At the turn of the 20th century, Africa and Asia were home to about 500,000 rhinos. Today, as few as 29,000 remain in the wild, according to the World Wildlife Fund (WWF).
In Africa, the black rhino is classified as “critically endangered” with about 5,000 remaining in the southern part of the continent. The white rhino is considered “near threatened” with its numbers as low as 17,000. The western black rhino and northern white rhino subspecies are now extinct in the wild.
The greatest danger to rhinos is poaching. Interpol estimates the value of the illegal wildlife trade to be $10 billion to $20 billion a year.
Chinese consumers “are a primary source of demand for many species, which are seriously threatened by illegal harvesting and trafficking,” wrote Aron White, a China specialist for the Environmental Investigation Agency (EIA), in a report for British security think tank Royal United Services Institute. “In many cases, an inescapable factor in this demand has been official policies which legitimize commercial exploitation of threatened wild animals.

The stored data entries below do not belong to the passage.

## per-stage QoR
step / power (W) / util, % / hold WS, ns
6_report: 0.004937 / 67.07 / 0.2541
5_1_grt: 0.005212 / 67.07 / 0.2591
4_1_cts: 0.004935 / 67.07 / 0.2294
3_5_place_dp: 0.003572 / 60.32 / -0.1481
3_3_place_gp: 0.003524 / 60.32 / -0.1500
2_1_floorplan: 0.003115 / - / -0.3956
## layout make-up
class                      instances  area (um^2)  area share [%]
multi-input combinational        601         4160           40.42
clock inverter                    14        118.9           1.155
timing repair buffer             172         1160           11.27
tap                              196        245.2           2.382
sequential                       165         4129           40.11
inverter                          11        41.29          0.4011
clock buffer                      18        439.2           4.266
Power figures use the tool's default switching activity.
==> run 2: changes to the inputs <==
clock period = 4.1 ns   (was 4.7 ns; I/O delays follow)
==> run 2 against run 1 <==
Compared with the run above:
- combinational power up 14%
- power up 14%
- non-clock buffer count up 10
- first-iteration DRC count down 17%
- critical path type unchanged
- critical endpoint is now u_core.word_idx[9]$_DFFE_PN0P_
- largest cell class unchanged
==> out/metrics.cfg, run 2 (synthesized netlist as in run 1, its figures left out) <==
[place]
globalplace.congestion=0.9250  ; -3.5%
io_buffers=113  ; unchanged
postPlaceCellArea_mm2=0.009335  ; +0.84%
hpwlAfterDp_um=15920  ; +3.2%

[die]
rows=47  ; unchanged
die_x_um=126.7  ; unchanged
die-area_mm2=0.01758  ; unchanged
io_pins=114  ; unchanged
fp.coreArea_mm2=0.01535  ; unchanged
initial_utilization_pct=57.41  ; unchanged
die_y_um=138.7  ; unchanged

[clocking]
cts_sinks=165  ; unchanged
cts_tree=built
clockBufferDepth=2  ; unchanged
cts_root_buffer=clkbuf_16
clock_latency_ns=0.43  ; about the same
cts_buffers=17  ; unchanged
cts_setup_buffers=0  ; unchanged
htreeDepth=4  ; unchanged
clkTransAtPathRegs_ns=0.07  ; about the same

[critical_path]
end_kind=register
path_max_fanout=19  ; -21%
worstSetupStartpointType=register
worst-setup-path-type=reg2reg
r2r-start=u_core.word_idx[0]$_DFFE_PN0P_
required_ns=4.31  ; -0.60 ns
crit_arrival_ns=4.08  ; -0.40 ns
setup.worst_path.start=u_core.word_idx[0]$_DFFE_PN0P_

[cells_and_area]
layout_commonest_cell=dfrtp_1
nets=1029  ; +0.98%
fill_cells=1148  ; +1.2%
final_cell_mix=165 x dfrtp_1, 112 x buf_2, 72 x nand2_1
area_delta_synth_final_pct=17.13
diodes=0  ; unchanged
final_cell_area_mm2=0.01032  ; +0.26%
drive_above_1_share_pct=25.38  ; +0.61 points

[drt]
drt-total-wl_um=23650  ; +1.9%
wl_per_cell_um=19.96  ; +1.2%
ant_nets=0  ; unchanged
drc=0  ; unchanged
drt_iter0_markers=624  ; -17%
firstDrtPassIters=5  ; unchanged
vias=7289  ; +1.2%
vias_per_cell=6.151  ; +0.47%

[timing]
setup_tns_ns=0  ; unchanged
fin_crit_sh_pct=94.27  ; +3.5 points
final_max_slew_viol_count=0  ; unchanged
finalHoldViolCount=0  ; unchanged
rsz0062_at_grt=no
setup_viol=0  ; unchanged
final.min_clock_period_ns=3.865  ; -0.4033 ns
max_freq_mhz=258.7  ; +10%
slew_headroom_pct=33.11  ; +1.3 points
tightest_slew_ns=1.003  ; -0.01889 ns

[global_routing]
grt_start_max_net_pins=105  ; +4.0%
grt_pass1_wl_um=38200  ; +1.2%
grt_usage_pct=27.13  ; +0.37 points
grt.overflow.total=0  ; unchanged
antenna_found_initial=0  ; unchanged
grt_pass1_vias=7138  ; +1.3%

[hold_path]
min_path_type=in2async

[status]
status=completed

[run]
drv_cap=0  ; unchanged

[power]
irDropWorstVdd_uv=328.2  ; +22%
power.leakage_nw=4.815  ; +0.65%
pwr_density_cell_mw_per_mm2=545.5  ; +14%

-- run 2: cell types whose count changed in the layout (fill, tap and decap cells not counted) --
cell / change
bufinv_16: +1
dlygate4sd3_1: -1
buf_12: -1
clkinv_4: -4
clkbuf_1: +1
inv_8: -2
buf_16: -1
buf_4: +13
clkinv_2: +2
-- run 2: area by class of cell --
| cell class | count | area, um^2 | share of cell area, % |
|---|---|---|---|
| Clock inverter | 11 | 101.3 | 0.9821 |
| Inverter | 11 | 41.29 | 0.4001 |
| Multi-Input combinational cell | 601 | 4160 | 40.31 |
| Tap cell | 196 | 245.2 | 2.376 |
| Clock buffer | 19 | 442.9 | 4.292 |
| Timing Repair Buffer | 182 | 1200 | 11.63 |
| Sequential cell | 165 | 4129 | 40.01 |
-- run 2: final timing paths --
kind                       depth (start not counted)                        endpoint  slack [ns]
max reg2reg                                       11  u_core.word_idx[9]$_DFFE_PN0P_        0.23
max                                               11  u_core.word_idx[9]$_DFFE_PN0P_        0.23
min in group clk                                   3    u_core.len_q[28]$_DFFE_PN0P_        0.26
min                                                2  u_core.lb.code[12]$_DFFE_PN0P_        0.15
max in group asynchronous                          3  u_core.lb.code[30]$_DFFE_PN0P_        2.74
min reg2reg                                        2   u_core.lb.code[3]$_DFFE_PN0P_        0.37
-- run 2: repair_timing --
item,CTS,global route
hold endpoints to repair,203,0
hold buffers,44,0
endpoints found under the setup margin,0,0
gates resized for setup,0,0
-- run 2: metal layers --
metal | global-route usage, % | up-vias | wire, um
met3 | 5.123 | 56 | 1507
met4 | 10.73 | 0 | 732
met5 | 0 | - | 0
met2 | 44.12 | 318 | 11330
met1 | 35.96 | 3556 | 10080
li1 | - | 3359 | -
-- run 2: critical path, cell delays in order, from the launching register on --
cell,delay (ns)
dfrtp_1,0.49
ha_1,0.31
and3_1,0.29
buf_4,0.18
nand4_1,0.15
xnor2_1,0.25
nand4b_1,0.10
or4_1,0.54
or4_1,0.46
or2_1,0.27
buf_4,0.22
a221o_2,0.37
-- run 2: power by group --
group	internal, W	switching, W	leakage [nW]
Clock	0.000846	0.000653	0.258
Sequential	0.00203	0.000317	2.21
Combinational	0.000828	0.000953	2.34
File: config.mk
export PLATFORM = sky130hd
export DESIGN_NAME = pipeline_ctrl
export DESIGN_NICKNAME = d
export VERILOG_FILES = /design/src/rtl/pipeline_ctrl_pkg.sv /design/src/rtl/pipeline_ctrl_branch_eval.sv /design/src/rtl/pipeline_ctrl.sv
export SDC_FILE = /design/constraint.sdc
export NUM_CORES = 1
export LEC_CHECK = 0
export BUFFER_PORTS_ARGS = -buffer_cell sky130_fd_sc_hd__buf_2
export CORE_ASPECT_RATIO = 0.5
export CORE_MARGIN = 2
export CORE_UTILIZATION = 50
export CTS_CLUSTER_DIAMETER = 150
export DETAILED_ROUTE_END_ITERATION = 8
export GPL_TIMING_DRIVEN = 0
export PLACE_DENSITY = 0.78
export SLEW_MARGIN = 20
export SYNTH_ARGS = -nofsm -noshare
export SYNTH_HDL_FRONTEND = slang
export SYNTH_SLANG_ARGS = --single-unit
File: constraint.sdc
create_clock -name clk -period 4.5 [get_ports clk]
set_clock_uncertainty 0.2 [all_clocks]
set_input_delay 0 -clock clk [delete_from_list [all_inputs] [get_ports clk]]
set_output_delay 0 -clock clk [all_outputs]
set_load 0.01 [all_outputs]
File: src/rtl/pipeline_ctrl_pkg.sv
// Shared definitions for the RV32I pipeline controller: control-word layout,
// instruction-type and branch codes, flag positions and the bubble word.
package pipeline_ctrl_pkg;

    localparam int CWORD_W = 23;

    localparam int CW_TYPE = 0;
    localparam int CW_FUN3 = 4;
    localparam int CW_FUN7 = 7;
    localparam int CW_RD   = 8;
    localparam int CW_RS1  = 13;
    localparam int CW_RS2  = 18;

    localparam int FLAG_Z = 3;
    localparam int FLAG_C = 2;
    localparam int FLAG_N = 1;
    localparam int FLAG_V = 0;

    // addi x0,x0,0: rd=0 so a bubble never forwards or writes anything
    localparam logic [CWORD_W-1:0] NOP_CWORD = 23'd1;

    typedef enum logic [3:0] {
        IT_LOAD   = 4'd0,
        IT_IMM    = 4'd1,
        IT_STORE  = 4'd2,
        IT_REG    = 4'd3,
        IT_LUI    = 4'd4,
        IT_AUIPC  = 4'd5,
        IT_BRANCH = 4'd6,
        IT_JALR   = 4'd7,
        IT_JAL    = 4'd8
    } inst_type_e;

    typedef enum logic [2:0] {
        BR_EQ  = 3'b000,
        BR_NE  = 3'b001,
        BR_LT  = 3'b100,
        BR_GE  = 3'b101,
        BR_LTU = 3'b110,
        BR_GEU = 3'b111
    } br_fun3_e;

    function automatic logic uses_rs1(input logic [3:0] t);
        return (t == IT_LOAD) || (t == IT_IMM) || (t == IT_STORE) ||
               (t == IT_REG) || (t == IT_BRANCH) || (t == IT_JALR);
    endfunction

    function automatic logic uses_rs2(input logic [3:0] t);
        return (t == IT_STORE) || (t == IT_REG) || (t == IT_BRANCH);
    endfunction

endpackage
## config.mk

```make
export PLATFORM = sky130hd
export DESIGN_NAME = core_ctrl_seq_flat
export DESIGN_NICKNAME = d
export VERILOG_FILES = /design/src/rtl/core_ctrl_seq_if.sv /design/src/rtl/core_ctrl_seq.sv /design/src/flat_wrapper.sv
export SDC_FILE = /design/constraint.sdc
export NUM_CORES = 1
export LEC_CHECK = 0
export CORE_UTILIZATION = 46
export CTS_CLUSTER_SIZE = 20
export DETAILED_ROUTE_END_ITERATION = 10
export GPL_ROUTABILITY_DRIVEN = 0
export PLACE_DENSITY = 0.91
export SLEW_MARGIN = 10
export SYNTH_ARGS = -nofsm -noshare
export SYNTH_HDL_FRONTEND = slang
export SYNTH_SLANG_ARGS = --single-unit
```

## constraint.sdc

```tcl
create_clock -name clk -period 2.06 [get_ports clk]
set_clock_uncertainty 0.05 [all_clocks]
set_input_delay 0.309 -clock clk [delete_from_list [all_inputs] [get_ports clk]]
set_output_delay 0.309 -clock clk [all_outputs]
set_load 0.005 [all_outputs]
```

## src/rtl/core_ctrl_seq_if.sv

```systemverilog
// Bus bundle between the core sequencer and its line memory, instruction memory,
// data RAM and ALU. The core uses the master modport; the memories/ALU use slave.
interface core_ctrl_seq_if #(
  parameter int DATA_W = 8,
  parameter int ADDR_W = 8,
  parameter int IP_W   = 8,
  parameter int OPC_W  = 8,
  parameter int CNT_W  = 16
);
  logic [4*ADDR_W-1:0] line;
  logic [IP_W-1:0]     ip;
  logic                line_mem_en;
  logic [OPC_W-1:0]    opcode;
  logic [ADDR_W-1:0]   instr_addr;
  logic                instr_mem_en;
  logic                ram_busy;
  logic [DATA_W-1:0]   data_rd;
  logic [DATA_W-1:0]   data_wr;
  logic [ADDR_W-1:0]   addr_rd;
  logic [ADDR_W-1:0]   addr_wr;
  logic                ram_rd_en;
  logic                ram_wr_en;
  logic [DATA_W-1:0]   value1;
  logic [DATA_W-1:0]   value2;
  logic [ADDR_W-1:0]   addr1;
  logic [ADDR_W-1:0]   addr2;
  logic [DATA_W-1:0]   result;
  logic                update_ip;
  logic                alu_en;
  logic                ip_update_en;
  logic                halted;
  logic [CNT_W-1:0]    retire_cnt;

  modport master (
    input  line, opcode, ram_busy, data_rd, result, update_ip,
    output ip, line_mem_en, instr_addr, instr_mem_en, data_wr, addr_rd, addr_wr,
           ram_rd_en, ram_wr_en, value1, value2, addr1, addr2, alu_en,
           ip_update_en, halted, retire_cnt
  );

  modport slave (
    output line, opcode, ram_busy, data_rd, result, update_ip,
    input  ip, line_mem_en, instr_addr, instr_mem_en, data_wr, addr_rd, addr_wr,
           ram_rd_en, ram_wr_en, value1, value2, addr1, addr2, alu_en,
           ip_update_en, halted, retire_cnt
  );
endinterface

```

## src/rtl/core_ctrl_seq.sv

```systemverilog
// CPU core controller with folded-in instruction sequencer: fetch line, look up
// opcode, read two RAM operands (with wait states), execute, write back, advance IP.
//
// state    | meaning
// FETCH    | line memory read at ip
// DECODE   | latch line, instr memory read at iaddr field
// RQ1      | latch opcode, RAM read request for src1
// RW1      | wait for src1 data
// RQ2      | RAM read request for src2
// RW2      | wait for src2 data
// EXEC     | ALU cycle; branch class retires here, HALT opcode stops here
// WB       | RAM write of result, held until accepted, then retire
// HALT     | core stopped until reset
module core_ctrl_seq #(
  parameter int              DATA_W   = 8,
  parameter int              ADDR_W   = 8,
  parameter int              IP_W     = 8,
  parameter int              OPC_W    = 8,
  parameter int              NOWR_BIT = 6,
  parameter logic [OPC_W-1:0] HALT_OPC = {OPC_W{1'b1}},
  parameter int              CNT_W    = 16
) (
  input logic            clk,
  input logic            rstn,
  core_ctrl_seq_if.master bus
);

  typedef enum logic [3:0] {
    S_FETCH, S_DECODE, S_RQ1, S_RW1, S_RQ2, S_RW2, S_EXEC, S_WB, S_HALT
  } state_t;

  state_t              state_q;
  logic [3*ADDR_W-1:0] line_q;
  logic [OPC_W-1:0]    opc_q;
  logic [IP_W-1:0]     ip_q;
  logic [DATA_W-1:0]   value1_q;
  logic [DATA_W-1:0]   value2_q;
  logic [ADDR_W-1:0]   addr_rd_q;
  logic [ADDR_W-1:0]   addr_wr_q;
  logic [DATA_W-1:0]   data_wr_q;
  logic [CNT_W-1:0]    retire_q;

  logic [ADDR_W-1:0]   dst_d;
  logic [ADDR_W-1:0]   src1_d;
  logic [ADDR_W-1:0]   src2_d;
  logic                is_halt_d;

  assign dst_d     = line_q[3*ADDR_W-1:2*ADDR_W];
  assign src1_d    = line_q[2*ADDR_W-1:ADDR_W];
  assign src2_d    = line_q[ADDR_W-1:0];
  assign is_halt_d = (opc_q == HALT_OPC);

  always_ff @(posedge clk or negedge rstn) begin
    if (!rstn) begin
      state_q   <= S_FETCH;
      line_q    <= '0;
      opc_q     <= '0;
      ip_q      <= '0;
      value1_q  <= '0;
      value2_q  <= '0;
      addr_rd_q <= '0;
      addr_wr_q <= '0;
      data_wr_q <= '0;
      retire_q  <= '0;
    end else begin
      case (state_q)
        S_FETCH:  state_q <= S_DECODE;
        S_DECODE: begin
          line_q    <= bus.line[3*ADDR_W-1:0];
          addr_rd_q <= bus.line[2*ADDR_W-1:ADDR_W];
          state_q   <= S_RQ1;
        end
        S_RQ1: begin
          opc_q   <= bus.opcode;
          state_q <= S_RW1;
        end
        S_RW1: begin
          if (!bus.ram_busy) begin
            value1_q  <= bus.data_rd;
            addr_rd_q <= src2_d;
            state_q   <= S_RQ2;
          end
        end
        S_RQ2: state_q <= S_RW2;
        S_RW2: begin
          if (!bus.ram_busy) begin
            value2_q <= bus.data_rd;
            state_q  <= S_EXEC;
          end
        end
        S_EXEC: begin
          if (is_halt_d) begin
            state_q <= S_HALT;
          end else begin
            data_wr_q <= bus.result;
            addr_wr_q <= dst_d;
            // Branch/compare class retires here; write class ignores update_ip.
            if (opc_q[NOWR_BIT]) begin
              ip_q     <= bus.update_ip ? dst_d[IP_W-1:0] : ip_q + IP_W'(1);
              retire_q <= retire_q + CNT_W'(1);
              state_q  <= S_FETCH;
            end else begin
              state_q <= S_WB;
            end
          end
        end
        S_WB: begin
          if (!bus.ram_busy) begin
            ip_q     <= ip_q + IP_W'(1);
            retire_q <= retire_q + CNT_W'(1);
            state_q  <= S_FETCH;
          end
        end
        S_HALT:  state_q <= S_HALT;
        default: state_q <= S_FETCH;
      endcase
    end
  end

  // FETCH is the reset state, so the line strobe is masked while reset is held.
  assign bus.line_mem_en  = (state_q == S_FETCH) && rstn;
  assign bus.instr_mem_en = (state_q == S_DECODE);
  assign bus.instr_addr   = bus.line[4*ADDR_W-1:3*ADDR_W];
  assign bus.ram_rd_en    = (state_q == S_RQ1) || (state_q == S_RQ2);
  assign bus.ram_wr_en    = (state_q == S_WB);
  assign bus.alu_en       = (state_q == S_EXEC) && !is_halt_d;
  assign bus.ip_update_en = ((state_q == S_EXEC) && !is_halt_d && opc_q[NOWR_BIT])
                          || ((state_q == S_WB) && !bus.ram_busy);
  assign bus.halted       = (state_q == S_HALT);

  assign bus.ip         = ip_q;
  assign bus.addr_rd    = addr_rd_q;
  assign bus.addr_wr    = addr_wr_q;
  assign bus.data_wr    = data_wr_q;
  assign bus.value1     = value1_q;
  assign bus.value2     = value2_q;
  assign bus.addr1      = src1_d;
  assign bus.addr2      = src2_d;
  assign bus.retire_cnt = retire_q;

endmodule

```

## src/flat_wrapper.sv

```systemverilog
// flat-port wrapper written by rule: the top's interface ports become plain ports
module core_ctrl_seq_flat 
#(
  parameter int              DATA_W   = 8,
  parameter int              ADDR_W   = 8,
  parameter int              IP_W     = 8,
  parameter int              OPC_W    = 8,
  parameter int              NOWR_BIT = 6,
  parameter logic [OPC_W-1:0] HALT_OPC = {OPC_W{1'b1}},
  parameter int              CNT_W    = 16
)
  (clk, rstn, bus_line, bus_opcode, bus_ram_busy, bus_data_rd, bus_result, bus_update_ip, bus_ip, bus_line_mem_en, bus_instr_addr, bus_instr_mem_en, bus_data_wr, bus_addr_rd, bus_addr_wr, bus_ram_rd_en, bus_ram_wr_en, bus_value1, bus_value2, bus_addr1, bus_addr2, bus_alu_en, bus_ip_update_en, bus_halted, bus_retire_cnt);
  core_ctrl_seq_if #(.DATA_W(DATA_W), .ADDR_W(ADDR_W), .IP_W(IP_W), .OPC_W(OPC_W), .CNT_W(CNT_W)) bus_i ();
  input logic clk;
  input logic rstn;
  input wire logic [$bits(bus_i.line)-1:0] bus_line;
  input wire logic [$bits(bus_i.opcode)-1:0] bus_opcode;
  input wire logic [$bits(bus_i.ram_busy)-1:0] bus_ram_busy;
  input wire logic [$bits(bus_i.data_rd)-1:0] bus_data_rd;
  input wire logic [$bits(bus_i.result)-1:0] bus_result;
  input wire logic [$bits(bus_i.update_ip)-1:0] bus_update_ip;
  output wire logic [$bits(bus_i.ip)-1:0] bus_ip;
  output wire logic [$bits(bus_i.line_mem_en)-1:0] bus_line_mem_en;
  output wire logic [$bits(bus_i.instr_addr)-1:0] bus_instr_addr;
  output wire logic [$bits(bus_i.instr_mem_en)-1:0] bus_instr_mem_en;
  output wire logic [$bits(bus_i.data_wr)-1:0] bus_data_wr;
  output wire logic [$bits(bus_i.addr_rd)-1:0] bus_addr_rd;
  output wire logic [$bits(bus_i.addr_wr)-1:0] bus_addr_wr;
  output wire logic [$bits(bus_i.ram_rd_en)-1:0] bus_ram_rd_en;
  output wire logic [$bits(bus_i.ram_wr_en)-1:0] bus_ram_wr_en;
  output wire logic [$bits(bus_i.value1)-1:0] bus_value1;
  output wire logic [$bits(bus_i.value2)-1:0] bus_value2;
  output wire logic [$bits(bus_i.addr1)-1:0] bus_addr1;
  output wire logic [$bits(bus_i.addr2)-1:0] bus_addr2;
  output wire logic [$bits(bus_i.alu_en)-1:0] bus_alu_en;
  output wire logic [$bits(bus_i.ip_update_en)-1:0] bus_ip_update_en;
  output wire logic [$bits(bus_i.halted)-1:0] bus_halted;
  output wire logic [$bits(bus_i.retire_cnt)-1:0] bus_retire_cnt;
  assign bus_i.line = bus_line;
  assign bus_i.opcode = bus_opcode;
  assign bus_i.ram_busy = bus_ram_busy;
  assign bus_i.data_rd = bus_data_rd;
  assign bus_i.result = bus_result;
  assign bus_i.update_ip = bus_update_ip;
  assign bus_ip = bus_i.ip;
  assign bus_line_mem_en = bus_i.line_mem_en;
  assign bus_instr_addr = bus_i.instr_addr;
  assign bus_instr_mem_en = bus_i.instr_mem_en;
  assign bus_data_wr = bus_i.data_wr;
  assign bus_addr_rd = bus_i.addr_rd;
  assign bus_addr_wr = bus_i.addr_wr;
  assign bus_ram_rd_en = bus_i.ram_rd_en;
  assign bus_ram_wr_en = bus_i.ram_wr_en;
  assign bus_value1 = bus_i.value1;
  assign bus_value2 = bus_i.value2;
  assign bus_addr1 = bus_i.addr1;
  assign bus_addr2 = bus_i.addr2;
  assign bus_alu_en = bus_i.alu_en;
  assign bus_ip_update_en = bus_i.ip_update_en;
  assign bus_halted = bus_i.halted;
  assign bus_retire_cnt = bus_i.retire_cnt;
  core_ctrl_seq #(.DATA_W(DATA_W), .ADDR_W(ADDR_W), .IP_W(IP_W), .OPC_W(OPC_W), .NOWR_BIT(NOWR_BIT), .HALT_OPC(HALT_OPC), .CNT_W(CNT_W)) u_core (.clk(clk), .rstn(rstn), .bus(bus_i));
endmodule
```

==> flow_metrics.py <==
metrics = {
    "status": {
        "status": "finished, final reports clean",
    },
    "synthesis": {
        "synth_seq_area_share_pct": 52.7,
        "syn-num-nets": 427,
        "syn-instance-count": 365,
        "yosysWarnings": 0,
        "syn_area_per_cell_um2": 13.0,
        "synth_area_mm2": 0.00475,
        "yosysUniqueCellTypes": 57,
        "async_reset_ff_share_pct": 100,
        "synth_edf_count": 0,
        "yosys_most_used_dff": "dfrtp_1",
        "ys_ff_latch": 100,
    },
    "floorplanning": {
        "core_mm2": 0.00991,
        "start_util_pct": 48.0,
        "rows": 36,
        "dieArea_mm2": 0.0107,
        "die_y_um": 104,
        "boundaryPins": 155,
        "die_width_um": 104,
    },
    "sta": {
        "finalHoldViolCount": 0,
        "tns_ns": 0,
        "maxSlewHeadroom_pct": 64.3,
        "period_minus_slack_ns": 1.98,
        "max_freq_ghz": 0.506,
        "finalSetupViolCount": 0,
        "post-route-period-util_pct": 95.9,
        "rsz0062_at_grt": "false",
        "worst_pin_slew_ns": 0.535,
        "finalMaxSlewViolations": 0,
        "fin_ws_ns": 0.0836,
    },
    "grt": {
        "grt_pass1_vias": 3542,
        "grt_max_degree": 101,
        "grt_pass1_wl_mm": 18.0,
        "grt_use_total_pct": 20.9,
        "antenna_found_initial": 0,
        "overflow": 0,
    },
    "setup_path": {
        "endpoint_kind": "primary output",
        "r2r-start": "u_core.state_q[3]$_DFFE_PN0P_",
        "critPathRequiredTime_ns": 1.70,
        "crit_fanout": 3,
        "worst_r2r_path_depth": 7,
        "cp.arrival_ns": 1.62,
        "reg2reg_slack_ns": 0.13,
        "rr_endpoint": "u_core.line_q[16]$_DFFE_PN0P_",
        "startpoint_type": "flop",
        "critPathKind": "reg2out",
    },
    "final_layout": {
        "final_cell_mix": "clkdlybuf4s50_1, dfrtp_1, mux2_2, buf_4, a21oi_1",
        "drive_above_1_share_pct": 25.1,
        "antenna-diode-count": 0,
        "nets": 571,
        "final_cell_area_mm2": 0.00652,
        "syn_to_final_growth_pct": 37.3,
        "final_common_cell": "clkdlybuf4s50_1",
    },
    "min_path": {
        "min_path_cells": 1,
        "hold_end": "u_core.bus.retire_cnt[15]$_DFFE_PN0P_",
        "min_path_type": "reg2reg",
        "min-delay-start": "u_core.bus.retire_cnt[15]$_DFFE_PN0P_",
    },
    "routing": {
        "dr.pass1.iters": 4,
        "wl_met3_um": 688,
        "wl_met2_mm": 5.67,
        "wl_per_cell_um": 16.9,
        "routed_wl_mm": 10.9,
        "post-route-drc-count": 0,
        "vias": 3406,
        "highest_layer": "met4",
        "vias_per_cell": 5.26,
        "wl_met1_mm": 4.44,
        "ant_nets": 0,
        "drt_iter0_drc": 180,
    },
    "clock_network": {
        "cts_tree": "yes",
        "clk_path_buf_depth": 2,
        "htree_levels": 3,
        "clock_sinks": 100,
        "clkLatencyLatePin_ns": 0.36,
        "clk_pin_slew_worst_paths_ns": 0.10,
        "cts_buffers": 9,
        "cts-root-buf": "clkbuf_8",
    },
    "placement": {
        "place_ws_ns": -0.0116,
        "place_hpwl_mm": 7.77,
        "io_buffers": 138,
        "place_area_mm2": 0.00620,
    },
    "power_and_ir_drop": {
        "leakagePower_nw": 2.70,
        "p_per_area_mw_per_mm2": 1510,
        "vdd_drop_max_mv": 0.717,
    },
    "flow_run": {
        "cap_violations": 0,
    },
}
==> what timing repair did <==
item	in CTS	in global routing
setup buffers	8	2
endpoints found under the hold margin	100	0
setup endpoints to repair	6	10
gates resized for setup	15	12
gates cloned	0	0
hold buffers	1	0
pin swaps	3	2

“Support for commercialization of threatened wildlife is pervasive within key government institutions supposedly tasked with the protection of wildlife.”
Rhino horn is mostly made up of keratin, a protein found in human fingernails and hair. For centuries, it has been a key ingredient in TCM, despite numerous scientific studies proving it has no medicinal value.
“Rhino horn is of no use to anyone except the original owner,” Dr. Arne Schiotz wrote in a WWF study. “You would get the same effect from chewing your own fingernails.”
Still, China’s National Health Commission in January recommended approved treatments for COVID-19 that included Angong Niuhuang Wan as a way to reduce fever.
It is packaged as small medicine balls made with herbs, minerals and, traditionally, rhino horn powder. Rhino horn is a banned trade substance, so Chinese law requires these pills to contain buffalo horn.
But sellers in China have recently advertised the product on social media platform WeChat with rhino horn among the ingredients, according to EIA.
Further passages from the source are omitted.